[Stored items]
`src/rtl/hilo_pkg.sv`:
```
// Shared op-code values, FSM state encoding and unit select for the HI/LO issue stage.
package hilo_pkg;

    typedef logic [2:0] op_t;

    localparam op_t OP_NOP  = 3'd0;
    localparam op_t OP_MULT = 3'd1;
    localparam op_t OP_DIV  = 3'd2;
    localparam op_t OP_MTHI = 3'd3;
    localparam op_t OP_MTLO = 3'd4;
    localparam op_t OP_MFHI = 3'd5;
    localparam op_t OP_MFLO = 3'd6;

    typedef enum logic [1:0] {
        S_IDLE  = 2'd0,
        S_ISSUE = 2'd1,
        S_WAIT  = 2'd2,
        S_DONE  = 2'd3
    } state_e;

    typedef enum logic {
        SEL_MULT = 1'b0,
        SEL_DIV  = 1'b1
    } unit_sel_e;

    function automatic logic is_arith(input op_t code);
        return (code == OP_MULT) || (code == OP_DIV);
    endfunction

endpackage

```
`src/rtl/hilo_if.sv`:
```
// Pipeline-side op handshake and arithmetic-unit handshake bundles.
interface hilo_op_if;
    import hilo_pkg::*;

    logic        op_valid;
    op_t         op_code;
    logic [31:0] op_a;
    logic [31:0] op_b;
    logic        op_ready;
    logic        stall;
    logic        rd_valid;
    logic [31:0] rd_data;

    modport master (
        output op_valid, op_code, op_a, op_b,
        input  op_ready, stall, rd_valid, rd_data
    );

    modport slave (
        input  op_valid, op_code, op_a, op_b,
        output op_ready, stall, rd_valid, rd_data
    );
endinterface

interface hilo_unit_if;
    logic        mult_start;
    logic        div_start;
    logic [31:0] unit_a;
    logic [31:0] unit_b;
    logic        mult_end;
    logic [31:0] mult_hi;
    logic [31:0] mult_lo;
    logic        div_end;
    logic [31:0] div_hi;
    logic [31:0] div_lo;

    modport master (
        output mult_start, div_start, unit_a, unit_b,
        input  mult_end, mult_hi, mult_lo, div_end, div_hi, div_lo
    );

    modport slave (
        input  mult_start, div_start, unit_a, unit_b,
        output mult_end, mult_hi, mult_lo, div_end, div_hi, div_lo
    );
endinterface

```
`src/rtl/hilo_timer.sv`:
```
// Wait-state watchdog: counts cycles while enabled and flags the last allowed cycle.
module hilo_timer #(
    parameter int unsigned TIMEOUT_CYCLES = 64
) (
    input  logic clk_i,
    input  logic rst_i,
    input  logic clr_i,
    input  logic en_i,
    output logic expired_o
);

    localparam int unsigned     CNT_W    = $clog2(TIMEOUT_CYCLES);
    localparam logic [CNT_W-1:0] CNT_LAST = CNT_W'(TIMEOUT_CYCLES - 1);

    logic [CNT_W-1:0] cnt_q;
    logic [CNT_W-1:0] cnt_d;

    assign expired_o = (cnt_q == CNT_LAST);

    // Next count: clear wins, never wrap past the last value.
    always_comb begin
        cnt_d = cnt_q;
        if (clr_i) begin
            cnt_d = {CNT_W{1'b0}};
        end else if (en_i && !expired_o) begin
            cnt_d = cnt_q + CNT_W'(1);
        end else begin
            cnt_d = cnt_q;
        end
    end

    // Count register.
    always_ff @(posedge clk_i) begin
        if (rst_i) begin
            cnt_q <= {CNT_W{1'b0}};
        end else begin
            cnt_q <= cnt_d;
        end
    end

endmodule

```
`src/rtl/hilo_ctrl.sv`:
```
// HI/LO issue/writeback stage: sequences MULT/DIV through the external iterative units,
// services MT/MF moves and owns the architectural HI/LO registers.
module hilo_ctrl
    import hilo_pkg::*;
#(
    parameter int unsigned TIMEOUT_CYCLES = 64
) (
    input  logic        clk_i,
    input  logic        rst_i,
    hilo_op_if.slave    op_if,
    hilo_unit_if.master unit_if,
    output logic [31:0] hi_o,
    output logic [31:0] lo_o,
    output logic        done_o,
    output logic        timeout_err_o
);

    state_e      state_q,       state_d;
    unit_sel_e   sel_q,         sel_d;
    logic [31:0] unit_a_q,      unit_a_d;
    logic [31:0] unit_b_q,      unit_b_d;
    logic [31:0] hi_q,          hi_d;
    logic [31:0] lo_q,          lo_d;
    logic        rd_valid_q,    rd_valid_d;
    logic [31:0] rd_data_q,     rd_data_d;
    logic        done_q,        done_d;
    logic        mult_start_q,  mult_start_d;
    logic        div_start_q,   div_start_d;
    logic        timeout_err_q, timeout_err_d;

    logic        op_ready_s;
    logic        accept_s;
    logic        sel_end_s;
    logic [31:0] res_hi_s;
    logic [31:0] res_lo_s;
    logic        expired_s;

    assign op_ready_s = (state_q == S_IDLE);
    assign accept_s   = op_if.op_valid & op_ready_s;
    // Only the selected unit's end flag and results matter; the other unit may hold stale values.
    assign sel_end_s  = (sel_q == SEL_DIV) ? unit_if.div_end : unit_if.mult_end;
    assign res_hi_s   = (sel_q == SEL_DIV) ? unit_if.div_hi  : unit_if.mult_hi;
    assign res_lo_s   = (sel_q == SEL_DIV) ? unit_if.div_lo  : unit_if.mult_lo;

    hilo_timer #(
        .TIMEOUT_CYCLES (TIMEOUT_CYCLES)
    ) u_timer (
        .clk_i     (clk_i),
        .rst_i     (rst_i),
        .clr_i     (state_q == S_ISSUE),
        .en_i      ((state_q == S_WAIT) && !sel_end_s),
        .expired_o (expired_s)
    );

    // State register.
    always_ff @(posedge clk_i) begin
        if (rst_i) begin
            state_q <= S_IDLE;
        end else begin
            state_q <= state_d;
        end
    end

    // Next-state logic.
    always_comb begin
        state_d = state_q;
        case (state_q)
            S_IDLE: begin
                if (accept_s && is_arith(op_if.op_code)) begin
                    state_d = S_ISSUE;
                end else begin
                    state_d = S_IDLE;
                end
            end
            S_ISSUE: state_d = S_WAIT;
            S_WAIT: begin
                if (sel_end_s) begin
                    state_d = S_DONE;
                end else if (expired_s) begin
                    state_d = S_IDLE;
                end else begin
                    state_d = S_WAIT;
                end
            end
            S_DONE:  state_d = S_IDLE;
            default: state_d = S_IDLE;
        endcase
    end

    // Datapath and registered-output next values.
    always_comb begin
        sel_d         = sel_q;
        unit_a_d      = unit_a_q;
        unit_b_d      = unit_b_q;
        hi_d          = hi_q;
        lo_d          = lo_q;
        rd_valid_d    = 1'b0;
        rd_data_d     = rd_data_q;
        timeout_err_d = timeout_err_q;
        case (state_q)
            S_IDLE: begin
                if (accept_s) begin
                    case (op_if.op_code)
                        OP_MULT: begin
                            unit_a_d = op_if.op_a;
                            unit_b_d = op_if.op_b;
                            sel_d    = SEL_MULT;
                        end
                        OP_DIV: begin
                            unit_a_d = op_if.op_a;
                            unit_b_d = op_if.op_b;
                            sel_d    = SEL_DIV;
                        end
                        OP_MTHI: hi_d = op_if.op_a;
                        OP_MTLO: lo_d = op_if.op_a;
                        OP_MFHI: begin
                            rd_data_d  = hi_q;
                            rd_valid_d = 1'b1;
                        end
                        OP_MFLO: begin
                            rd_data_d  = lo_q;
                            rd_valid_d = 1'b1;
                        end
                        default: begin
                            rd_valid_d = 1'b0;
                        end
                    endcase
                end else begin
                    rd_valid_d = 1'b0;
                end
            end
            S_WAIT: begin
                if (!sel_end_s && expired_s) begin
                    timeout_err_d = 1'b1;
                end else begin
                    timeout_err_d = timeout_err_q;
                end
            end
            S_DONE: begin
                hi_d = res_hi_s;
                lo_d = res_lo_s;
            end
            default: begin
                rd_valid_d = 1'b0;
            end
        endcase
        // Starts and done are decoded from the upcoming state so they are flops aligned with it.
        mult_start_d = (state_d == S_ISSUE) && (sel_d == SEL_MULT);
        div_start_d  = (state_d == S_ISSUE) && (sel_d == SEL_DIV);
        done_d       = (state_d == S_DONE);
    end

    // Datapath and output registers.
    always_ff @(posedge clk_i) begin
        if (rst_i) begin
            sel_q         <= SEL_MULT;
            unit_a_q      <= 32'd0;
            unit_b_q      <= 32'd0;
            hi_q          <= 32'd0;
            lo_q          <= 32'd0;
            rd_valid_q    <= 1'b0;
            rd_data_q     <= 32'd0;
            done_q        <= 1'b0;
            mult_start_q  <= 1'b0;
            div_start_q   <= 1'b0;
            timeout_err_q <= 1'b0;
        end else begin
            sel_q         <= sel_d;
            unit_a_q      <= unit_a_d;
            unit_b_q      <= unit_b_d;
            hi_q          <= hi_d;
            lo_q          <= lo_d;
            rd_valid_q    <= rd_valid_d;
            rd_data_q     <= rd_data_d;
            done_q        <= done_d;
            mult_start_q  <= mult_start_d;
            div_start_q   <= div_start_d;
            timeout_err_q <= timeout_err_d;
        end
    end

    assign op_if.op_ready     = op_ready_s;
    assign op_if.stall        = op_if.op_valid & ~op_ready_s;
    assign op_if.rd_valid     = rd_valid_q;
    assign op_if.rd_data      = rd_data_q;
    assign unit_if.mult_start = mult_start_q;
    assign unit_if.div_start  = div_start_q;
    assign unit_if.unit_a     = unit_a_q;
    assign unit_if.unit_b     = unit_b_q;
    assign hi_o               = hi_q;
    assign lo_o               = lo_q;
    assign done_o             = done_q;
    assign timeout_err_o      = timeout_err_q;

endmodule
```
`src/flat_wrapper.sv`:
```
// flat-port wrapper written by rule: the top's interface ports become plain ports
module hilo_ctrl_flat import hilo_pkg::*;
#(
    parameter int unsigned TIMEOUT_CYCLES = 64
)
  (clk_i, rst_i, hi_o, lo_o, done_o, timeout_err_o, op_if_op_valid, op_if_op_code, op_if_op_a, op_if_op_b, op_if_op_ready, op_if_stall, op_if_rd_valid, op_if_rd_data, unit_if_mult_start, unit_if_div_start, unit_if_unit_a, unit_if_unit_b, unit_if_mult_end, unit_if_mult_hi, unit_if_mult_lo, unit_if_div_end, unit_if_div_hi, unit_if_div_lo);
  hilo_op_if op_if_i ();
  hilo_unit_if unit_if_i ();
  input  logic clk_i;
  input  logic rst_i;
  output logic [31:0] hi_o;
  output logic [31:0] lo_o;
  output logic done_o;
  output logic timeout_err_o;
  input wire logic [$bits(op_if_i.op_valid)-1:0] op_if_op_valid;
  input wire logic [$bits(op_if_i.op_code)-1:0] op_if_op_code;
  input wire logic [$bits(op_if_i.op_a)-1:0] op_if_op_a;
  input wire logic [$bits(op_if_i.op_b)-1:0] op_if_op_b;
  output wire logic [$bits(op_if_i.op_ready)-1:0] op_if_op_ready;
  output wire logic [$bits(op_if_i.stall)-1:0] op_if_stall;
  output wire logic [$bits(op_if_i.rd_valid)-1:0] op_if_rd_valid;
  output wire logic [$bits(op_if_i.rd_data)-1:0] op_if_rd_data;
  output wire logic [$bits(unit_if_i.mult_start)-1:0] unit_if_mult_start;
  output wire logic [$bits(unit_if_i.div_start)-1:0] unit_if_div_start;
  output wire logic [$bits(unit_if_i.unit_a)-1:0] unit_if_unit_a;
  output wire logic [$bits(unit_if_i.unit_b)-1:0] unit_if_unit_b;
  input wire logic [$bits(unit_if_i.mult_end)-1:0] unit_if_mult_end;
  input wire logic [$bits(unit_if_i.mult_hi)-1:0] unit_if_mult_hi;
  input wire logic [$bits(unit_if_i.mult_lo)-1:0] unit_if_mult_lo;
  input wire logic [$bits(unit_if_i.div_end)-1:0] unit_if_div_end;
  input wire logic [$bits(unit_if_i.div_hi)-1:0] unit_if_div_hi;
  input wire logic [$bits(unit_if_i.div_lo)-1:0] unit_if_div_lo;
  assign op_if_i.op_valid = op_if_op_valid;
  assign op_if_i.op_code = op_if_op_code;
  assign op_if_i.op_a = op_if_op_a;
  assign op_if_i.op_b = op_if_op_b;
  assign op_if_op_ready = op_if_i.op_ready;
  assign op_if_stall = op_if_i.stall;
  assign op_if_rd_valid = op_if_i.rd_valid;
  assign op_if_rd_data = op_if_i.rd_data;
  assign unit_if_mult_start = unit_if_i.mult_start;
  assign unit_if_div_start = unit_if_i.div_start;
  assign unit_if_unit_a = unit_if_i.unit_a;
  assign unit_if_unit_b = unit_if_i.unit_b;
  assign unit_if_i.mult_end = unit_if_mult_end;
  assign unit_if_i.mult_hi = unit_if_mult_hi;
  assign unit_if_i.mult_lo = unit_if_mult_lo;
  assign unit_if_i.div_end = unit_if_div_end;
  assign unit_if_i.div_hi = unit_if_div_hi;
  assign unit_if_i.div_lo = unit_if_div_lo;
  hilo_ctrl #(.TIMEOUT_CYCLES(TIMEOUT_CYCLES)) u_core (.clk_i(clk_i), .rst_i(rst_i), .op_if(op_if_i), .unit_if(unit_if_i), .hi_o(hi_o), .lo_o(lo_o), .done_o(done_o), .timeout_err_o(timeout_err_o));
endmodule
```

**WHAT IS REQUIRED**
For the word "typedef", tally the lines above that hold it and answer with the number alone.

**EXERCISE OUTPUT**
3